This presentation focuses on the estimation of the variance function in regression and its applications in regression with reject option and prediction intervals.
First, we are interested in estimating the variance function through two methods : model selection (MS) and convex aggregation (C). The goal of the MS procedure is to select the best estimator from a set of predictors, while the C procedure aims to choose the best convex combination among the predictors. The selected predictors are then referred to as MS-estimator and C-estimator, respectively. The construction of both the MS-estimator and C-estimator is based on a two-step procedure. In the first step, using the first sample, we construct estimators of the variance function through a residual-based method. In the second step, we aggregate these estimators using a second sample. We establish the consistency of both the MS-estimator and C-estimator with respect to the L2-risk.

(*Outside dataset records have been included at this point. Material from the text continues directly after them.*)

===== config.mk =====
export PLATFORM = sky130hd
export DESIGN_NAME = multicycle_controller
export DESIGN_NICKNAME = d
export VERILOG_FILES = /design/src/rtl/riscv_mc_pkg.sv /design/src/rtl/alu_decoder.sv /design/src/rtl/multicycle_controller.sv
export SDC_FILE = /design/constraint.sdc
export NUM_CORES = 1
export LEC_CHECK = 0
export BUFFER_PORTS_ARGS = -buffer_cell sky130_fd_sc_hd__buf_4
export CORE_MARGIN = 1.5
export CORE_UTILIZATION = 38
export CTS_BUF_LIST = sky130_fd_sc_hd__clkbuf_4
export CTS_CLUSTER_DIAMETER = 40
export DETAILED_ROUTE_END_ITERATION = 8
export GPL_ROUTABILITY_DRIVEN = 1
export REMOVE_ABC_BUFFERS = 1
export SYNTH_ARGS = -nofsm -noshare
export SYNTH_HDL_FRONTEND = slang
export SYNTH_SLANG_ARGS = --single-unit

===== constraint.sdc =====
create_clock -name clk -period 2.4 [get_ports clk]
set_input_delay 0.48 -clock clk [delete_from_list [all_inputs] [get_ports clk]]
set_output_delay 0.48 -clock clk [all_outputs]
set_load 0.02 [all_outputs]

===== src/rtl/riscv_mc_pkg.sv =====
// Shared types and encodings for the multi-cycle RV32I control path:
// FSM states, opcodes, ALU operations and datapath mux selects.
package riscv_mc_pkg;

    typedef enum logic [3:0] {
        ST_FETCH    = 4'd0,
        ST_DECODE   = 4'd1,
        ST_MEMADR   = 4'd2,
        ST_MEMREAD  = 4'd3,
        ST_MEMWB    = 4'd4,
        ST_MEMWRITE = 4'd5,
        ST_EXEC_R   = 4'd6,
        ST_EXEC_I   = 4'd7,
        ST_ALUWB    = 4'd8,
        ST_BRANCH   = 4'd9,
        ST_JAL      = 4'd10,
        ST_HALT     = 4'd11
    } state_t;

    localparam logic [6:0] OP_LOAD   = 7'b0000011;
    localparam logic [6:0] OP_STORE  = 7'b0100011;
    localparam logic [6:0] OP_R      = 7'b0110011;
    localparam logic [6:0] OP_I      = 7'b0010011;
    localparam logic [6:0] OP_BRANCH = 7'b1100011;
    localparam logic [6:0] OP_JAL    = 7'b1101111;

    localparam logic [3:0] ALU_ADD = 4'b0000;
    localparam logic [3:0] ALU_SUB = 4'b0001;
    localparam logic [3:0] ALU_AND = 4'b0010;
    localparam logic [3:0] ALU_OR  = 4'b0011;
    localparam logic [3:0] ALU_SLT = 4'b0101;

    localparam logic [2:0] IMM_I = 3'b000;
    localparam logic [2:0] IMM_S = 3'b001;
    localparam logic [2:0] IMM_B = 3'b010;
    localparam logic [2:0] IMM_J = 3'b011;

    localparam logic [1:0] SRCA_PC    = 2'b00;
    localparam logic [1:0] SRCA_OLDPC = 2'b01;
    localparam logic [1:0] SRCA_RS1   = 2'b10;

    localparam logic [1:0] SRCB_RS2  = 2'b00;
    localparam logic [1:0] SRCB_IMM  = 2'b01;
    localparam logic [1:0] SRCB_FOUR = 2'b10;

    localparam logic [1:0] RES_ALUOUT    = 2'b00;
    localparam logic [1:0] RES_DATA      = 2'b01;
    localparam logic [1:0] RES_ALURESULT = 2'b10;

    // Only beq and bne are implemented.
    function automatic logic branch_funct_ok(input logic [2:0] f3);
        return (f3 == 3'b000) || (f3 == 3'b001);
    endfunction

endpackage


===== src/rtl/alu_decoder.sv =====
// ALU operation decode. The FSM can force ADD (address/PC arithmetic)
// or SUB (branch compare); otherwise funct3/funct7b5 select the op.
// bad_funct_o depends on funct3 alone so DECODE can reject an
// unsupported R/I instruction while the ALU is still forced to ADD.
module alu_decoder
    import riscv_mc_pkg::*;
(
    input  logic [2:0] funct3_i,
    input  logic       funct7b5_i,
    input  logic       is_rtype_i,
    input  logic       force_add_i,
    input  logic       force_sub_i,
    output logic [3:0] alu_control_o,
    output logic       bad_funct_o
);

    // funct decode with the FSM overrides applied last
    always_comb begin
        alu_control_o = ALU_ADD;
        bad_funct_o   = 1'b0;
        case (funct3_i)
            3'b000:  alu_control_o = (is_rtype_i && funct7b5_i) ? ALU_SUB : ALU_ADD;
            3'b111:  alu_control_o = ALU_AND;
            3'b110:  alu_control_o = ALU_OR;
            3'b010:  alu_control_o = ALU_SLT;
            default: bad_funct_o   = 1'b1;
        endcase
        if (force_sub_i) begin
            alu_control_o = ALU_SUB;
        end else if (force_add_i) begin
            alu_control_o = ALU_ADD;
        end
    end

endmodule


===== src/rtl/multicycle_controller.sv =====
// Control FSM for the multi-cycle RV32I datapath. Sequences fetch,
// decode, execute, memory and writeback over one shared memory port and
// one ALU, holds memory steps until mem_ready, counts retired
// instructions and parks in HALT on anything unsupported.
// Memory handshake: mem_req is the valid; an access completes on the
// cycle mem_req=1 and mem_ready=1; mem_ready with mem_req=0 is ignored.
module multicycle_controller
    import riscv_mc_pkg::*;
#(
    parameter int CNT_W = 32
) (
    input  logic             clk,
    input  logic             rst_n,
    input  logic [6:0]       opcode,
    input  logic [2:0]       funct3,
    input  logic             funct7b5,
    input  logic             zero,
    input  logic             mem_ready,
    output logic             mem_req,
    output logic             mem_write,
    output logic             adr_src,
    output logic             ir_write,
    output logic             pc_write,
    output logic             reg_write,
    output logic [1:0]       alu_src_a,
    output logic [1:0]       alu_src_b,
    output logic [3:0]       alu_control,
    output logic [1:0]       result_src,
    output logic [2:0]       imm_src,
    output logic             illegal,
    output logic [CNT_W-1:0] instr_retired,
    output logic [3:0]       dbg_state
);

    state_t           state_q, state_d;
    logic             illegal_q;
    logic [CNT_W-1:0] retired_q;
    logic             retire;
    logic [3:0]       dec_alu_control;
    logic             dec_bad_funct;

    alu_decoder u_alu_decoder (
        .funct3_i      (funct3),
        .funct7b5_i    (funct7b5),
        .is_rtype_i    (state_q == ST_EXEC_R),
        .force_add_i   (!((state_q == ST_EXEC_R) || (state_q == ST_EXEC_I))),
        .force_sub_i   (state_q == ST_BRANCH),
        .alu_control_o (dec_alu_control),
        .bad_funct_o   (dec_bad_funct)
    );

    // Instructions retire on the last cycle of their sequence
    assign retire = (state_q == ST_MEMWB)
                 || ((state_q == ST_MEMWRITE) && mem_ready)
                 || (state_q == ST_ALUWB)
                 || (state_q == ST_BRANCH);

    // State, sticky illegal flag and retire counter
    always_ff @(posedge clk) begin
        if (!rst_n) begin
            state_q   <= ST_FETCH;
            illegal_q <= 1'b0;
            retired_q <= '0;
        end else begin
            state_q <= state_d;
            if (state_d == ST_HALT) begin
                illegal_q <= 1'b1;
            end
            if (retire) begin
                retired_q <= retired_q + CNT_W'(1);
            end
        end
    end

    // Next-state: opcode and funct3 legality are resolved in DECODE
    always_comb begin
        state_d = state_q;
        case (state_q)
            ST_FETCH:    if (mem_ready) state_d = ST_DECODE;
            ST_DECODE: begin
                case (opcode)
                    OP_LOAD, OP_STORE: state_d = ST_MEMADR;
                    OP_R:              state_d = dec_bad_funct ? ST_HALT : ST_EXEC_R;
                    OP_I:              state_d = dec_bad_funct ? ST_HALT : ST_EXEC_I;
                    OP_BRANCH:         state_d = branch_funct_ok(funct3) ? ST_BRANCH : ST_HALT;
                    OP_JAL:            state_d = ST_JAL;
                    default:           state_d = ST_HALT;
                endcase
            end
            ST_MEMADR:   state_d = (opcode == OP_STORE) ? ST_MEMWRITE : ST_MEMREAD;
            ST_MEMREAD:  if (mem_ready) state_d = ST_MEMWB;
            ST_MEMWB:    state_d = ST_FETCH;
            ST_MEMWRITE: if (mem_ready) state_d = ST_FETCH;
            ST_EXEC_R:   state_d = ST_ALUWB;
            ST_EXEC_I:   state_d = ST_ALUWB;
            ST_ALUWB:    state_d = ST_FETCH;
            ST_BRANCH:   state_d = ST_FETCH;
            ST_JAL:      state_d = ST_ALUWB;
            ST_HALT:     state_d = ST_HALT;
            default:     state_d = ST_FETCH;
        endcase
    end

    // Datapath controls per state; everything is held at 0 during reset
    always_comb begin
        mem_req    = 1'b0;
        mem_write  = 1'b0;
        adr_src    = 1'b0;
        ir_write   = 1'b0;
        pc_write   = 1'b0;
        reg_write  = 1'b0;
        alu_src_a  = SRCA_PC;
        alu_src_b  = SRCB_RS2;
        result_src = RES_ALUOUT;
        imm_src    = IMM_I;
        if (rst_n) begin
            case (state_q)
                ST_FETCH: begin
                    mem_req    = 1'b1;
                    ir_write   = mem_ready;
                    pc_write   = mem_ready;
                    alu_src_a  = SRCA_PC;
                    alu_src_b  = SRCB_FOUR;
                    result_src = RES_ALURESULT;
                end
                ST_DECODE: begin
                    alu_src_a = SRCA_OLDPC;
                    alu_src_b = SRCB_IMM;
                    case (opcode)
                        OP_STORE:  imm_src = IMM_S;
                        OP_BRANCH: imm_src = IMM_B;
                        OP_JAL:    imm_src = IMM_J;
                        default:   imm_src = IMM_I;
                    endcase
                end
                ST_MEMADR: begin
                    alu_src_a = SRCA_RS1;
                    alu_src_b = SRCB_IMM;
                    imm_src   = (opcode == OP_STORE) ? IMM_S : IMM_I;
                end
                ST_MEMREAD: begin
                    mem_req = 1'b1;
                    adr_src = 1'b1;
                end
                ST_MEMWB: begin
                    result_src = RES_DATA;
                    reg_write  = 1'b1;
                end
                ST_MEMWRITE: begin
                    mem_req   = 1'b1;
                    mem_write = 1'b1;
                    adr_src   = 1'b1;
                end
                ST_EXEC_R: begin
                    alu_src_a = SRCA_RS1;
                    alu_src_b = SRCB_RS2;
                end
                ST_EXEC_I: begin
                    alu_src_a = SRCA_RS1;
                    alu_src_b = SRCB_IMM;
                    imm_src   = IMM_I;
                end
                ST_ALUWB: begin
                    result_src = RES_ALUOUT;
                    reg_write  = 1'b1;
                end
                ST_BRANCH: begin
                    alu_src_a  = SRCA_RS1;
                    alu_src_b  = SRCB_RS2;
                    result_src = RES_ALUOUT;
                    pc_write   = (funct3 == 3'b000) ? zero :
                                 (funct3 == 3'b001) ? !zero : 1'b0;
                end
                ST_JAL: begin
                    // ALUOut already holds the target; ALU forms OldPC+4 for rd
                    alu_src_a  = SRCA_OLDPC;
                    alu_src_b  = SRCB_FOUR;
                    result_src = RES_ALUOUT;
                    pc_write   = 1'b1;
                end
                default: ;
            endcase
        end
    end

    assign alu_control   = rst_n ? dec_alu_control : ALU_ADD;
    assign illegal       = illegal_q;
    assign instr_retired = retired_q;
    assign dbg_state     = state_q;

endmodule


==> metrics.txt <==
status complete, no violations; Data arrival, critical path 1.78 ns; fraction of layout cells with a size suffix above 1 29.0%; largest net degree at the start of global routing 34; Skew-Pair Late Insertion Delay 0.36 ns; Switch Pwr 0.000702 W; ys async rst share 0%; routed via count 2401; ANT cells 0; crit-path most repeated cell buf_4; GRT Total Usage 19.8%; wire per inst 14.0 microns; post-route ant nets 0; Ports 71; Fin. Hold Viols 0; clock sink total 37; DR pass1 iterations 4; first-pass GRT wire length 10.2 mm; drc violations 0; dpl cells 429; CTS clock-pin slew for the worst setup and hold paths 0.14 ns; fin crit share 94.1%; startpoint types flop; min Tclk post-route 2.26 ns; CP max FO 7; share of power burned in registers 34.7%; P_leak 1.13 nW; detailed-placement wirelength estimate 4.39 mm; clock root buffer clkbuf_4; critical path type flop to output port; max-slew violations 0; unrepaired setup endpoints after global routing false; syn_area_per_cell 7.66 sq um; power share of the clock group 28.2%; 1st-iter DRT viols 95; power per standard cell area 660 nW/um^2; f_max 0.443 GHz; Cells after Synth 297; Max stage delay on crit path 0.40 ns; Setup Skew 0.0110 ns; Starting Density 40.3%; slowest cell on the critical path dfxtp_4; CP top delay family simple AND/OR/NAND/NOR gates; Post-synth EDFFs 0; Core Rows 27; Layout Nets 380; Final GP Congestion 0.866; CTS tree built; die width 80.4 microns; H-tree levels 2; hold crit path type primary input to flop; die area 6460 sq um; IO buf count 68; Sw Share 35.0%; VDD IR max 0.393 mV; Hold Worst Slack 0.426 ns; Via density 5.49; clk buf depth 2; WL final 6.11 mm; crit-path cells buf_4 -> or3_1 -> nor3_2 -> and2_1 -> buf_4; warnings from Yosys 0; synthesis-to-finish area growth 33.6%; Main synth FF type dfxtp_1; internal power 0.00130 W; cts hold-fix bufs 0; total grt overflow 0; sequential area share after synthesis 32.6%; Netlist cell types 49; CP endpoint kind output port; Netlist Area Pre-Place 2270 sq um; initial antenna violation count 0; Comb power frac 37.1%; CP Buf/Inv Count 2; final setup violating endpoints 0; maxcap violations 0; Synth Register Bits 37; Req. time, crit path 1.92 ns; CTS buffer count 5; vias in the first global route 2217; layout filler cell count 546; area of the core 5640 sq um; Final Non-Filler Cells 437; die height 80.4 microns
[state kept, by name (all words and copies together), names as in the netlist]
register and cells:
dbg_state 4, illegal 1, instr_retired 32
[worst paths after layout]
kind	startpoint	end	slack, ns	cells after the start
worst max-delay path	dbg_state[0]	ir_write	0.14	5
worst min-delay path	opcode[4]	dbg_state[2]	0.43	3
worst max register to register	instr_retired[4]	instr_retired[30]	0.19	6
worst min register to register	instr_retired[31]	instr_retired[31]	0.49	2
[Yosys cell counts, types with 4 or more instances]
cell type,count,share of area (%)
inv_1,9,1.5
xnor2_1,11,4.2
o31ai_1,14,4.6
nor3_1,7,1.5
nand2_1,22,3.6
or3_1,9,2.5
o21ai_0,8,1.8
nand4_1,7,1.9
nand2b_1,10,2.8
nor4_1,5,1.4
nor3b_1,5,1.7
clkbuf_1,16,2.6
nor2_1,28,4.6
nor2b_1,8,2.2
dfxtp_1,37,33
or4_1,15,5.0
a21oi_1,26,5.7
nand3_1,8,1.8
nand3b_1,4,1.3
[cells in the final DEF (no fill, tap or decap), types with 7 or more instances in the layout]
cell / count
buf_4: 80
dfxtp_1: 33
nor2_1: 28
a21oi_1: 26
nand2_1: 22
or4_1: 15
o31ai_1: 14
xnor2_1: 11
inv_1: 9
or3_1: 9
nand2b_1: 9
nand3_1: 8
o21ai_0: 8
nor2b_1: 7
nand4_1: 7
[timing repair]
item                       CTS  global route
setup buffers                0             0
setup endpoints to repair    2             5
resized for setup            4            12
pin swaps                    0             1
[worst min-delay path: cells and delay by family]
kind | cells | cell delay (ns)
buffers and inverters | 1 | 0.13
and+or+nand+nor | 1 | 0.07
AOI/OAI and AO/OA | 1 | 0.07
[cell families after synthesis]
kind of cell / share of synthesized area, %
AO/OA/AOI/OAI: 18.4
XOR/XNOR: 5.39
adder cells (fa/ha/maj): 0.550
buffers and inverters: 6.16
flip-flops: 32.6
multiplexers: 0.880
other: 0.165
AND/OR/NAND/NOR: 35.9
[cell type report]
class	count	area [sq um]	share of cell area (%)
clock inverters	3	68.8	2.27
flip-flops and latches	37	748	24.6
inverters	10	37.5	1.24
clock buffers	5	37.5	1.24
repair buffers	81	612	20.1
multi-input cells	229	1440	47.5
well taps	72	90.1	2.97
[metrics by stage]
step	cell area, sq um	TNS [ns]	utilization (%)	power [W]	worst slack, ns
finish	3040	0	53.8	0.00201	0.140
global route	3040	0	53.8	0.00212	0.0300
CTS	2990	0	53.0	0.00197	0.000715
detailed placement	2870	0	50.9	0.00139	0.221
global placement	2870	0	50.9	0.00139	0.267
floorplan	2180	-1.41	-	0.00111	-0.394
[power groups by stage]
stage                     logic [W]  clock network, W  registers, W
after global routing       0.000810          0.000606      0.000704
after floorplan            0.000348                 0      0.000761
after global placement     0.000693                 0      0.000695
final                      0.000743          0.000567      0.000696
after CTS                  0.000702          0.000582      0.000684
after detailed placement   0.000692                 0      0.000694
[per-layer routing]
layer	vias up	part of all wire (%)	wire, microns	GRT usage, %
li1	1213	-	-	-
met4	0	0.79	48	5.34
met1	1108	49	3020	27.5
met3	6	5.5	335	3.64
met5	-	0	0	0
met2	74	44	2710	31.3
No activity file was read; power rests on OpenSTA's default activity.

Next, we shift our focus to the regression problem, where one is allowed to abstain from predicting. We focus on the case where the rejection rate is fixed and derive the optimal rule which relies on thresholding the conditional variance function. We provide a semi-supervised estimation procedure for this optimal rule. The resulting predictor with reject option is shown to be almost as good as the optimal predictor with reject option both in terms of risk and rejection rate. We additionally apply our methodology with kNN algorithm and establish rates of convergence for the resulting kNN predictor under mild conditions. Finally, a numerical study is performed to illustrate the benefit of using the proposed procedure.
Finally, we tackle the problem of building a prediction interval in heteroscedastic Gaussian regression. We focus on prediction intervals with constrained expected length in order to guarantee interpretability of the output. In this framework, we derive a closed form expression of the optimal prediction interval that allows for the development a data-driven prediction interval based on plug-in. The construction of the proposed algorithm is based on two samples, one labeled and another unlabeled. Under mild conditions, we show that our procedure is asymptotically as good as the optimal prediction interval both in terms of expected length and error rate. We conduct a numerical analysis that exhibits the good performance of our method.